━━━━━ Dataset records
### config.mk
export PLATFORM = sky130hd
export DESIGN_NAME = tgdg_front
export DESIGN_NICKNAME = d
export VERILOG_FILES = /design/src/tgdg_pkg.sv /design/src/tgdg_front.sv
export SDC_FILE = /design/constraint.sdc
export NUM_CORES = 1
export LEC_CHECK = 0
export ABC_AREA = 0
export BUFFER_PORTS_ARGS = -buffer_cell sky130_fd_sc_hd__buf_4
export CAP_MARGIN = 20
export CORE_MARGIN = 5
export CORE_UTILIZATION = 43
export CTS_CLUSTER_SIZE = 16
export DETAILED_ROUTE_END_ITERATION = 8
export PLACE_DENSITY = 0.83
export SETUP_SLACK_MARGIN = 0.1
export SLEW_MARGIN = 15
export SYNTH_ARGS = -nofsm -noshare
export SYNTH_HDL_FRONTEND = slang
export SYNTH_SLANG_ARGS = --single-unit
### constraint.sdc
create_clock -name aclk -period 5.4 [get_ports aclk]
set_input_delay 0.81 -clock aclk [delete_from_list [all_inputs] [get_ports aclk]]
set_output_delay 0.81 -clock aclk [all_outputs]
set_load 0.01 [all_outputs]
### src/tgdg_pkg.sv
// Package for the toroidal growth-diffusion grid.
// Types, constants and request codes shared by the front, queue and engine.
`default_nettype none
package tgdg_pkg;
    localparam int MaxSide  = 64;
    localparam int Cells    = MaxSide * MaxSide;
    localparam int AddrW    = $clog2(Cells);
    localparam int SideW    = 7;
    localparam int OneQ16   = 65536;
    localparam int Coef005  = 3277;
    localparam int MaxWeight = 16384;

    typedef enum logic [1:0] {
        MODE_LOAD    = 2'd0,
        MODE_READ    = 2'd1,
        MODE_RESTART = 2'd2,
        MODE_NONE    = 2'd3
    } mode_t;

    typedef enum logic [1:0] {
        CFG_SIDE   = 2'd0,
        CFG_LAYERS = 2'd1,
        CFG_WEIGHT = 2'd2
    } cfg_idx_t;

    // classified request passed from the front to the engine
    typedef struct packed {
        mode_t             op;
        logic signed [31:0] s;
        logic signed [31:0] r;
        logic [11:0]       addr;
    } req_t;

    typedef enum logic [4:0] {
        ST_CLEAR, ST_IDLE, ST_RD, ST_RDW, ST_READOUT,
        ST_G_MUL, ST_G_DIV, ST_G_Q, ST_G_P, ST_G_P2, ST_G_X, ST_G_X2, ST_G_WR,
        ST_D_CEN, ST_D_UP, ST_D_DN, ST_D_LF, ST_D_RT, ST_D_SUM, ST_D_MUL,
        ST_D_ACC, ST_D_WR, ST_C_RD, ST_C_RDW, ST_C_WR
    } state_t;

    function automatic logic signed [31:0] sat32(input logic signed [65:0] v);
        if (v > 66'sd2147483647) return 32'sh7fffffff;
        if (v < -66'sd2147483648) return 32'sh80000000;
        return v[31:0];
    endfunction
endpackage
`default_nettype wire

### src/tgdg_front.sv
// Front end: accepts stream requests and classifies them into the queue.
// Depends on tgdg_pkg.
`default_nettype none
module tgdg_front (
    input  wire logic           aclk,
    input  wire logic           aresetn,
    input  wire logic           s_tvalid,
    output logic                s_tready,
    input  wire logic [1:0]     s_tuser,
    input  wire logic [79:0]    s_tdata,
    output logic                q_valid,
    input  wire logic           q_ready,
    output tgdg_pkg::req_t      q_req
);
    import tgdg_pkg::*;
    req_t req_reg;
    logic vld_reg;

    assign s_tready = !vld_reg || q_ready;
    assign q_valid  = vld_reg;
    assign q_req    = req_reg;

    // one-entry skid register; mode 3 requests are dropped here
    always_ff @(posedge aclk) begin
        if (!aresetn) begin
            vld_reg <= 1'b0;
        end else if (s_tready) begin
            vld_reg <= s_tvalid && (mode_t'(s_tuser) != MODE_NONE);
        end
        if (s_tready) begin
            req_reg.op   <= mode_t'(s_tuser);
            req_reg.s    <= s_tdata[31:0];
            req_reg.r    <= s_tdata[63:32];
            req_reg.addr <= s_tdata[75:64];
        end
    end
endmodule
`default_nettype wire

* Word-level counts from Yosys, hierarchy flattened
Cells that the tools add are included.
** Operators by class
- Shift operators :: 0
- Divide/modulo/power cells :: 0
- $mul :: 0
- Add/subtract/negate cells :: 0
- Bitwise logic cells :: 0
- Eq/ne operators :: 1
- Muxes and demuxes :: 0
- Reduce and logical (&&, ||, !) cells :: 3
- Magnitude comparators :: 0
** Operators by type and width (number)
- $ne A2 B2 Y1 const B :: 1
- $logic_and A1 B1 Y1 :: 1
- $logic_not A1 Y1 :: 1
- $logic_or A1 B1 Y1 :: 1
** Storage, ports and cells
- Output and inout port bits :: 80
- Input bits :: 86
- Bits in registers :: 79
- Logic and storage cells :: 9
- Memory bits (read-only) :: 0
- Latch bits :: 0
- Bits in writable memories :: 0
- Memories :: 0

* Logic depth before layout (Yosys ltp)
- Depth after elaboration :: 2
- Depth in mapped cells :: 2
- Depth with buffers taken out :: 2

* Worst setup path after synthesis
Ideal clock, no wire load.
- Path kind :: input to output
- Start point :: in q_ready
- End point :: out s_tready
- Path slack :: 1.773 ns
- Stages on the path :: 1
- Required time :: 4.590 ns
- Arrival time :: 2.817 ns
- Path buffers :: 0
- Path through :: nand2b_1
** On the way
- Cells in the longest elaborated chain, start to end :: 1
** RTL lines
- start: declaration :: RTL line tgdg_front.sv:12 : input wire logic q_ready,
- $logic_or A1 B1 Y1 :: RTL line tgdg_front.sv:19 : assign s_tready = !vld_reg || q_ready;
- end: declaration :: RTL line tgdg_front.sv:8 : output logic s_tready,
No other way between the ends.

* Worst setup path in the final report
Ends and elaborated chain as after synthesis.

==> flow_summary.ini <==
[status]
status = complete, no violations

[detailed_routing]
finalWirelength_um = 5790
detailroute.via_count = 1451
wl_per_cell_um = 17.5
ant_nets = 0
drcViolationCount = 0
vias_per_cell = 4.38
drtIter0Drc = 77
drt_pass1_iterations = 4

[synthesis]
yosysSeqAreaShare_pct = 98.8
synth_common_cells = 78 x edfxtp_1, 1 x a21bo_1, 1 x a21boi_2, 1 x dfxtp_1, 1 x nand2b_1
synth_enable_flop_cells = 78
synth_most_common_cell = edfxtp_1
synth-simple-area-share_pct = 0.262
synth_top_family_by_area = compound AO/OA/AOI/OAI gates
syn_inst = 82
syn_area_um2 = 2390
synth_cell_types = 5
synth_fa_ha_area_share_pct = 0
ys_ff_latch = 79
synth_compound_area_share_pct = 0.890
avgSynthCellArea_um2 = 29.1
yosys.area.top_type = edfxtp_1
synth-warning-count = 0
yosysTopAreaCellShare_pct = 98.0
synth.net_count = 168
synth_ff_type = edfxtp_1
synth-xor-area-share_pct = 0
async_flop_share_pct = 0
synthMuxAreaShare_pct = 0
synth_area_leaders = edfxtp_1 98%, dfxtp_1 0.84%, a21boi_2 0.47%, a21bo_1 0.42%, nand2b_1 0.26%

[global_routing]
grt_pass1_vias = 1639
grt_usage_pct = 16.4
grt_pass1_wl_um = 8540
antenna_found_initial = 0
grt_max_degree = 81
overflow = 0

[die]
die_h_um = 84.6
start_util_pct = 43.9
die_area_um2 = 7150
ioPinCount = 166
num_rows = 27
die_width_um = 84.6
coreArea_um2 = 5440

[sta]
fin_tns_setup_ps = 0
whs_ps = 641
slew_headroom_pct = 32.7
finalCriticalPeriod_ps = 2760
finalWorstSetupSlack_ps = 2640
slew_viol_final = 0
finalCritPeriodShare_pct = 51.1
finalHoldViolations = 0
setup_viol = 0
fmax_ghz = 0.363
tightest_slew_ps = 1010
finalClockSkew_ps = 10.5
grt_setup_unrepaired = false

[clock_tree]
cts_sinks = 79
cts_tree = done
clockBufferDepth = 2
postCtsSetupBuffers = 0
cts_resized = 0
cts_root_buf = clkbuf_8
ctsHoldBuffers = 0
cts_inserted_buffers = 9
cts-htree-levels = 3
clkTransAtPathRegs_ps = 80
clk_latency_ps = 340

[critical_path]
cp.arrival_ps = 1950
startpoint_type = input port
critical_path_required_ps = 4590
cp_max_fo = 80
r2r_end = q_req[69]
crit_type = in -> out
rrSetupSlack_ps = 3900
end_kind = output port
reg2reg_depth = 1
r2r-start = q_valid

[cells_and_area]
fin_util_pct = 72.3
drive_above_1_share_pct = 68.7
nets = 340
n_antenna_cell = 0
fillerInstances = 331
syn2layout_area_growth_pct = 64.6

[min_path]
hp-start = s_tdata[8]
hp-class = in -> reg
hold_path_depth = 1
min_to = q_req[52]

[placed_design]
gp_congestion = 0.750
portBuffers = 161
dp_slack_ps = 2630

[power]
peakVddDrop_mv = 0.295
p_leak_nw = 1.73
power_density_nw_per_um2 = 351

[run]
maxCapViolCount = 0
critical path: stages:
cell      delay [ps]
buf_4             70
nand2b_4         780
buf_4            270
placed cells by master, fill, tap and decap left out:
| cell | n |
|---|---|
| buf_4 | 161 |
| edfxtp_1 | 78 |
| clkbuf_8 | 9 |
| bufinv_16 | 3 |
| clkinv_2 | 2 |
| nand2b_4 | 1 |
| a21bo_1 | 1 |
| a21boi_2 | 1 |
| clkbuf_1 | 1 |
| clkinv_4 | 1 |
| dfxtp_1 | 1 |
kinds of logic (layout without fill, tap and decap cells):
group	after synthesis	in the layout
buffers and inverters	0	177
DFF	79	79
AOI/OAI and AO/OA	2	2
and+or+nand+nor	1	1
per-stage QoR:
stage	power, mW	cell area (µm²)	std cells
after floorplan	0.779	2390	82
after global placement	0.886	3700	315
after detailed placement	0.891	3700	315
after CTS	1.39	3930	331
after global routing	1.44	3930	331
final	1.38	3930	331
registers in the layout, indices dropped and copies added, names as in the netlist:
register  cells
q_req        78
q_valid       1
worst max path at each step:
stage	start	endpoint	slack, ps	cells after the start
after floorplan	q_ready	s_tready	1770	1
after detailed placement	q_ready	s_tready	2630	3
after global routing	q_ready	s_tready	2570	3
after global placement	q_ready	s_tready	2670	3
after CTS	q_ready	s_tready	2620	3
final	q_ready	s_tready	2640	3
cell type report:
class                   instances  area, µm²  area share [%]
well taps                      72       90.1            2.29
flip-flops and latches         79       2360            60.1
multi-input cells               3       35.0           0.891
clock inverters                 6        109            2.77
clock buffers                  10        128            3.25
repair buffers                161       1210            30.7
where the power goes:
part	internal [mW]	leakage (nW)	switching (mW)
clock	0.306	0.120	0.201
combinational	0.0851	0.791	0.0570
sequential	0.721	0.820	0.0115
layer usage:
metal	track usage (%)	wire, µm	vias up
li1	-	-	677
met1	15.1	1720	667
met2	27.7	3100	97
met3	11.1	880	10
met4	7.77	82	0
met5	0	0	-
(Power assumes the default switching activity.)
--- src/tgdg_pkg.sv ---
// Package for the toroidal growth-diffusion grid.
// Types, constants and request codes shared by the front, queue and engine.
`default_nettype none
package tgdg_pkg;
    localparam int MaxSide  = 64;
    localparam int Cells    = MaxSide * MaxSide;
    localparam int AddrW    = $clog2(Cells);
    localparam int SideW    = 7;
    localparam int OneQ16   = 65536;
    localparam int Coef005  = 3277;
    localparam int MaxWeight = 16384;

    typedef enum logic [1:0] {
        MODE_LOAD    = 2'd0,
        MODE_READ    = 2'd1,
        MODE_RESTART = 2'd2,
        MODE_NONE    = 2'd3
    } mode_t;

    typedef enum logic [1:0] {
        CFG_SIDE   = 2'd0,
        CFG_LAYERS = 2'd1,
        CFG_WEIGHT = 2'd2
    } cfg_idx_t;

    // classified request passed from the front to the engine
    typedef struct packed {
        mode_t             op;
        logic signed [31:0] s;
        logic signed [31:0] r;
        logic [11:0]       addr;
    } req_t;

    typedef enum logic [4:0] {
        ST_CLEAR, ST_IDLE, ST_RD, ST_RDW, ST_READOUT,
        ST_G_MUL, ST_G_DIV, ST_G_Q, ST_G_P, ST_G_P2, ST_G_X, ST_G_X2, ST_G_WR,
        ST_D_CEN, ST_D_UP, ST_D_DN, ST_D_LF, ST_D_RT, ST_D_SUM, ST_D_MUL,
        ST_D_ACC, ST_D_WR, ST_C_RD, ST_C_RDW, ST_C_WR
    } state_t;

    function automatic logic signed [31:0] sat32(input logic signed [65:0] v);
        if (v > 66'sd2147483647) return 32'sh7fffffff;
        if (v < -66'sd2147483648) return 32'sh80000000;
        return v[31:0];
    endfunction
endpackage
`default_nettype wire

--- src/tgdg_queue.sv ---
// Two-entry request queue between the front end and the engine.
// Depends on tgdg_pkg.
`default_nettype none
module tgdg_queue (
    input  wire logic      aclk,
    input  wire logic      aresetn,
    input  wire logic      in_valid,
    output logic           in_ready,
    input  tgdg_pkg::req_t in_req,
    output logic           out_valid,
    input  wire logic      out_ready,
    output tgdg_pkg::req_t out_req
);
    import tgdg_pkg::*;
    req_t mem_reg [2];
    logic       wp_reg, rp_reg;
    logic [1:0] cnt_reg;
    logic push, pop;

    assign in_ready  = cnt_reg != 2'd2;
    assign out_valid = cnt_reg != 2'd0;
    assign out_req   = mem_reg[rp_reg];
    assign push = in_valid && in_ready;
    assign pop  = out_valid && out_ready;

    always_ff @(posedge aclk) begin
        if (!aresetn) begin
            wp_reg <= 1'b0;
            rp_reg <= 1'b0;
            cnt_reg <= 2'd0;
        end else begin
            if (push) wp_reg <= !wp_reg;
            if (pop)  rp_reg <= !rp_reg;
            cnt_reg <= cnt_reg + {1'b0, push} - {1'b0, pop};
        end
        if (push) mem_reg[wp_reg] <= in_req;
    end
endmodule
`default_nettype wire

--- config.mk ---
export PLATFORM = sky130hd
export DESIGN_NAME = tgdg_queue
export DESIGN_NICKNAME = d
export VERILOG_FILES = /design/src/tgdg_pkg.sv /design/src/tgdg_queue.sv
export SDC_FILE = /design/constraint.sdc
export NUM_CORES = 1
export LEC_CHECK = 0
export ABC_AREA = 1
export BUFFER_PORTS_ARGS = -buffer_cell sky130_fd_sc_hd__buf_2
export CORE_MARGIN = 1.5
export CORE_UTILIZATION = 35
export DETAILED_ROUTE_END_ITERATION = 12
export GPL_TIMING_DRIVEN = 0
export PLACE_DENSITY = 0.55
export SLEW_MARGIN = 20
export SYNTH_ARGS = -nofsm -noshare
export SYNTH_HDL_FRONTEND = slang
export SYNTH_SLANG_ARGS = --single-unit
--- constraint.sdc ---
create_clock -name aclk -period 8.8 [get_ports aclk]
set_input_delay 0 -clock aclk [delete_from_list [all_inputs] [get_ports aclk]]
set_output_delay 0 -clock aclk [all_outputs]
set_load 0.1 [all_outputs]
━━━━━━━━━━
**What you need to do**
The required answer is the run of lines above, starting at the line with "start_util_pct = 43.9" and ending at the line with "clkTransAtPathRegs_ps = 80", reproduced exactly with both ends.

**Your solution**
start_util_pct = 43.9
die_area_um2 = 7150
ioPinCount = 166
num_rows = 27
die_width_um = 84.6
coreArea_um2 = 5440

[sta]
fin_tns_setup_ps = 0
whs_ps = 641
slew_headroom_pct = 32.7
finalCriticalPeriod_ps = 2760
finalWorstSetupSlack_ps = 2640
slew_viol_final = 0
finalCritPeriodShare_pct = 51.1
finalHoldViolations = 0
setup_viol = 0
fmax_ghz = 0.363
tightest_slew_ps = 1010
finalClockSkew_ps = 10.5
grt_setup_unrepaired = false

[clock_tree]
cts_sinks = 79
cts_tree = done
clockBufferDepth = 2
postCtsSetupBuffers = 0
cts_resized = 0
cts_root_buf = clkbuf_8
ctsHoldBuffers = 0
cts_inserted_buffers = 9
cts-htree-levels = 3
clkTransAtPathRegs_ps = 80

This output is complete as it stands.